The guided-missile cruiser USS Gettysburg (CG-64) returns to Naval Base Mayport. US Navy photo

As the Navy’s current multi-year supply for destroyers comes to an end in FY2022, Acting Secretary of the Navy Thomas Harker told Congress in June that the service plans to enter into yet another contract d Multi-year supply for fiscal 2023 through fiscal 2027. Harker at the time did not. itemize the number of destroyers the Navy would purchase under the new multi-year plan, but the Navy has purchased two per year under the multi-year plan that is due to end in the next fiscal year.

Rogers’ amendment also authorizes $ 75 million for the Columbia-class submarine program to restore the funding cut under the President’s brand of Bill. It also authorizes $ 130 million for the Ship-to-Shore Connector program. The Navy requested two ship-to-shore connectors in the request for fiscal year 2022. The President’s Mark of Bill responded to the Navy’s funding request for the ship-to-shore connector.

The amendment also seeks to limit the number of cruisers the Navy can withdraw in FY2022. While the Navy called for the withdrawal of seven Ticonderoga-class cruisers in its request, lawmakers have criticized the decision and backed down. expressed concern about capacity gaps.

The text of the amendment specifically states that the service can only remove the USS Royal Port (CG-73), USS Gulf of Vella (CG-72), USS City of Hue (CG-66) and USS Anzio (CG-68), which means that the three other cruisers that the Navy has asked to withdraw will remain in the fleet. The cruisers that the Navy cannot disarm during exercise 2022 are USS San Jacinto (CG-56), USS Champlain Lake (CG-57) and USS Monterey (CG-61).

Rogers’ Amendment addresses various wishlists of services and combat commanders. It authorizes $ 50 million for the MK-48 torpedo, which was on the Navy’s annual unfunded priority list. The amendment also authorizes funding for two more V-22 Osprey planes, two more P-8A Poseidon planes and two more KC-130Js, and allows more funding for the F / A-18 E / F Super Hornets and E- 2D of the Navy. Advanced Hawkeye programs.

An F / A 18F Super Hornet, assigned to the Bounty Hunters of Strike Fighter Squadron (VFA) 2, is launched from the flight deck of the Nimitz-class aircraft carrier USS Carl Vinson (CVN-70) on July 19, 2021 . United States Navy Photo

The HASC Seapower and Projection Forces subcommittee Mark had authorized funding for two Arleigh Burke-class guided missile destroyers, two Virginia-class submarines, a Constellation-class frigate, a tow, rescue and rescue vessel. a Navajo-class, a John Lewis-class fleet tanker and a T-AGOS (X) ocean surveillance vessel.

While the Navy only looked for one Arleigh Burke-class destroyer in its budget request for fiscal 2022, the HASC Seapower panel added the second destroyer the service was to purchase as part of its contract to current multi-year supply.
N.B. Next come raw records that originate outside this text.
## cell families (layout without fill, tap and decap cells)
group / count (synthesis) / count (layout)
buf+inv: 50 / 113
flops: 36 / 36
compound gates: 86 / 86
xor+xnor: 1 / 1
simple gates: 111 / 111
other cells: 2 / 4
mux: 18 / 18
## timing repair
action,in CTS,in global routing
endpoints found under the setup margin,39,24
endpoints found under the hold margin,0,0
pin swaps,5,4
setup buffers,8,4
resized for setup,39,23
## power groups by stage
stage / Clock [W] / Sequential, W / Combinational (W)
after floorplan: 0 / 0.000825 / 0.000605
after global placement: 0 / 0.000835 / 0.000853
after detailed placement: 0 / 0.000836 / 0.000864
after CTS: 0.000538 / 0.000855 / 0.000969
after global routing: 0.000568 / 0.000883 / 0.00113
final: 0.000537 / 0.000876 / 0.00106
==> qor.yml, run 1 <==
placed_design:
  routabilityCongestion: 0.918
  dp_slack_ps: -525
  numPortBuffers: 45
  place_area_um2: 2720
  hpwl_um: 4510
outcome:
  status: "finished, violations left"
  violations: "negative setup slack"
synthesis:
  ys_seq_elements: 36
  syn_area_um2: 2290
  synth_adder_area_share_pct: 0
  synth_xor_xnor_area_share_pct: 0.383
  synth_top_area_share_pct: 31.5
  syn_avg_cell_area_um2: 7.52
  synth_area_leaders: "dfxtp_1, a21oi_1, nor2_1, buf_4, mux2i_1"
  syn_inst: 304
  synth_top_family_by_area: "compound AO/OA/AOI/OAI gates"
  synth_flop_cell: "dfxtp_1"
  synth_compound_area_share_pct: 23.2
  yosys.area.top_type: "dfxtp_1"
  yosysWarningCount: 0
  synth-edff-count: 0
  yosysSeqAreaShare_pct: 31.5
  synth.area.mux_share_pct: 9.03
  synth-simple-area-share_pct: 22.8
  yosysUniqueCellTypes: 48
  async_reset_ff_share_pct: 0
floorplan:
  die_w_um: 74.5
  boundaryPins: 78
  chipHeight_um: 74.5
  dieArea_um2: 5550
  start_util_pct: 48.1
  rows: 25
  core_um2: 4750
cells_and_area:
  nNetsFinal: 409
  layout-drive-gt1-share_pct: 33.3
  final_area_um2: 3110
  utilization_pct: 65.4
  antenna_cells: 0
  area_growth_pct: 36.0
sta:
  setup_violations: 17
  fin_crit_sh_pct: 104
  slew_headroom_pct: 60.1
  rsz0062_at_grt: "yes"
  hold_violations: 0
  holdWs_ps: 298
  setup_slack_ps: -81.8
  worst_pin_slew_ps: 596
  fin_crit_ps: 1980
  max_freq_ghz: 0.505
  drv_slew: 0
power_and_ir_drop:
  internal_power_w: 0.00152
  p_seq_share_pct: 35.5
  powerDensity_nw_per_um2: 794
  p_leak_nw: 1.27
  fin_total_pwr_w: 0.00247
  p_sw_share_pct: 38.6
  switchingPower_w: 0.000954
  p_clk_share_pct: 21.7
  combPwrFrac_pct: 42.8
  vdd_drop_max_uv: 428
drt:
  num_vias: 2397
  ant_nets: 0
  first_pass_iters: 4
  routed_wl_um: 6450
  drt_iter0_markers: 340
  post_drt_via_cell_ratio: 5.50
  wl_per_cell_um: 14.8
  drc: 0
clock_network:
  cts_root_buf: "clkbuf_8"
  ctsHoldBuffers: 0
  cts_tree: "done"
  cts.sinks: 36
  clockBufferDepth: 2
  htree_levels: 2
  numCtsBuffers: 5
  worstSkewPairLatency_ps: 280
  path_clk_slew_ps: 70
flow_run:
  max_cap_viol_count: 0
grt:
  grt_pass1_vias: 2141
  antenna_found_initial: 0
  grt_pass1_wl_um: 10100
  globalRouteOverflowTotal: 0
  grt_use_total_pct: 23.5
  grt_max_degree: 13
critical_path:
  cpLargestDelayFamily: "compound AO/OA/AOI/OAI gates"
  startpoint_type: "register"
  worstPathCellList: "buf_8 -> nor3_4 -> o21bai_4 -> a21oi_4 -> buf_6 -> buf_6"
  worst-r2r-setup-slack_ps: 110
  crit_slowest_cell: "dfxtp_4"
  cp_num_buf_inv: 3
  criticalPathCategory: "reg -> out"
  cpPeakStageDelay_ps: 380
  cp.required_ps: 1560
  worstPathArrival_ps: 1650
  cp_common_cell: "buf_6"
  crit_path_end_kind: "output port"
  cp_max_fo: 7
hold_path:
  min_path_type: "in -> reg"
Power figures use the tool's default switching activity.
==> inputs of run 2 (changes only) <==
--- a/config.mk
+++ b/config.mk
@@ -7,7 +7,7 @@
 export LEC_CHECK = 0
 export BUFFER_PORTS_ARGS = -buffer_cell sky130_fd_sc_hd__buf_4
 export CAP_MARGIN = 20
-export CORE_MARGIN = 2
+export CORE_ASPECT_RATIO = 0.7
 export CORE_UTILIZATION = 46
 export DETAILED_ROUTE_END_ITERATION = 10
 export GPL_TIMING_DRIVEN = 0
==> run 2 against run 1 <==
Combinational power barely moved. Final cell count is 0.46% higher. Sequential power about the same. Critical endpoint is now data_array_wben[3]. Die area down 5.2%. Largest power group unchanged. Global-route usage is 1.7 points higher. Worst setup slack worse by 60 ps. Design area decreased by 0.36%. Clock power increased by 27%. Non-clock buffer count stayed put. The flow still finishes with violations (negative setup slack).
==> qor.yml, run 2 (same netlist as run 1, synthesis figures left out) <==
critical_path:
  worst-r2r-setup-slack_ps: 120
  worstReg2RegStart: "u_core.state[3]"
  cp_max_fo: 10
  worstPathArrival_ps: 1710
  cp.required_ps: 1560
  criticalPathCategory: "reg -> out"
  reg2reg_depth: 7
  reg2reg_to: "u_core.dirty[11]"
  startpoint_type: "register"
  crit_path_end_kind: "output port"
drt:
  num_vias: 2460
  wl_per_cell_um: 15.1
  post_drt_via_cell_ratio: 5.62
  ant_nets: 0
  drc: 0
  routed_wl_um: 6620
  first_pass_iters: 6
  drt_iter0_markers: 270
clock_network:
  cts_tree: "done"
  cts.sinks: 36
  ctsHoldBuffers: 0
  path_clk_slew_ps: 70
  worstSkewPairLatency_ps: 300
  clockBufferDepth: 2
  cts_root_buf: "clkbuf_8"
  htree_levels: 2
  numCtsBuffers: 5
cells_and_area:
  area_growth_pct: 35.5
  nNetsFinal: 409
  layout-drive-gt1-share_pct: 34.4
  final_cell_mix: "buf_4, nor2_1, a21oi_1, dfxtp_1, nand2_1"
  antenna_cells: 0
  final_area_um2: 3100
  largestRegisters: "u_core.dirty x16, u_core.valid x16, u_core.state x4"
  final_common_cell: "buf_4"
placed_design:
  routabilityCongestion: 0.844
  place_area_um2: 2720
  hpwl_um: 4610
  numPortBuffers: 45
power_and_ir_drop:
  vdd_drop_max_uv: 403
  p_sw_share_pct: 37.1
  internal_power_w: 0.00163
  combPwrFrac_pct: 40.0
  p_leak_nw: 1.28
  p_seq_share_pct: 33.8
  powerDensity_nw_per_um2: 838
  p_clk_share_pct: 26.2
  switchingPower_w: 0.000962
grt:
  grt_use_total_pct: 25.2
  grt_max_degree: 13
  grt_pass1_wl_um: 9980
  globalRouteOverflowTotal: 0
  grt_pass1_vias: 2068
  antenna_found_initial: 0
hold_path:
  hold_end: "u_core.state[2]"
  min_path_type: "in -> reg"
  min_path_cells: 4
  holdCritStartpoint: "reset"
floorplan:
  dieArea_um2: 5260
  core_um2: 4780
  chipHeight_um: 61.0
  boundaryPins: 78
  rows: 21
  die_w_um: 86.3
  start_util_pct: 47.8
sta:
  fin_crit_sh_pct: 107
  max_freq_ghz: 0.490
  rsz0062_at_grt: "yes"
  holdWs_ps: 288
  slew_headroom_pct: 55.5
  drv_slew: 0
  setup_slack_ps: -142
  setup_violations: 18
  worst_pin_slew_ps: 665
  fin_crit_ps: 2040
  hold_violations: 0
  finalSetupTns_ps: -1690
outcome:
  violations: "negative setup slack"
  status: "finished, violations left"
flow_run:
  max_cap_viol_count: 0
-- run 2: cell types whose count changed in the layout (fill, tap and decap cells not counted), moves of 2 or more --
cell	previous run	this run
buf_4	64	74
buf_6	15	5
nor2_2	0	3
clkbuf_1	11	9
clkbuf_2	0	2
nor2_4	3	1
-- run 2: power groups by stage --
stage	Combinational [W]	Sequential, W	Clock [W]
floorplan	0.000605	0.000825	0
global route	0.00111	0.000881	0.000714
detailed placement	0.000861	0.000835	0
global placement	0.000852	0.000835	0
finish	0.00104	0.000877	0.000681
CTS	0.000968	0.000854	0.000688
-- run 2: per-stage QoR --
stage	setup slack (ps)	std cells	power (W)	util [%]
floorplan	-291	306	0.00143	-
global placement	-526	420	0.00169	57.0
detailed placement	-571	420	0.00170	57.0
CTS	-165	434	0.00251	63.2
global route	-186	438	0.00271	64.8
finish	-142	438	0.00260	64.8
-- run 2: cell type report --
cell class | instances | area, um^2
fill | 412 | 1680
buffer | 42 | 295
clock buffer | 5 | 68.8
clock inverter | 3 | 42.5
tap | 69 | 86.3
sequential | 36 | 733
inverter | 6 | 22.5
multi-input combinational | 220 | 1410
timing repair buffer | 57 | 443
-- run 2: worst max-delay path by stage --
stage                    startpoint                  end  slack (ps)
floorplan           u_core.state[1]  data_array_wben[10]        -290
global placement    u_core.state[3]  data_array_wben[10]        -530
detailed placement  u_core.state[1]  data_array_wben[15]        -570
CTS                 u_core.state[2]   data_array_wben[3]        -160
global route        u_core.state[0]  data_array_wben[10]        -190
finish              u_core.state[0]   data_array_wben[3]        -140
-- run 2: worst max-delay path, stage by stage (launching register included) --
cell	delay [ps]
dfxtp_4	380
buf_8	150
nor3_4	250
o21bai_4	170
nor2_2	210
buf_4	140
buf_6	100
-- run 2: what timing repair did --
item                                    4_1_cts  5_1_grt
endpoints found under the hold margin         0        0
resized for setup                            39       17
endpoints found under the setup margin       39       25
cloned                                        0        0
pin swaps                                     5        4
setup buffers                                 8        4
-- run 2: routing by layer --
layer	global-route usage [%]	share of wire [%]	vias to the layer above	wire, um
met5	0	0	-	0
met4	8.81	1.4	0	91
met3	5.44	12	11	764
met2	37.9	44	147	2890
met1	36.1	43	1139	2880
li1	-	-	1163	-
The Navy would face a penalty of $ 33 million if it violated the contract by not purchasing the second destroyer, USNI News previously reported.

The amphibious vessel included in the Rogers Amendment is the LHA-9. While Congress had previously appropriated and authorized funding for LHA-9, under the Trump administration, some of that funding was redirected to build physical barriers along the US-Mexico border. The effort in the fiscal year 2022 policy bill is aimed at allowing full funding for the ship, according to USNI News.

The HASC vote to pass an amendment increasing the top line reflects the approach taken by the Senate Armed Services Committee for the authorization bill for fiscal year 2022. The SASC bill, which the panel voted out of committee in July, increased Defense Department revenue by $ 25 billion.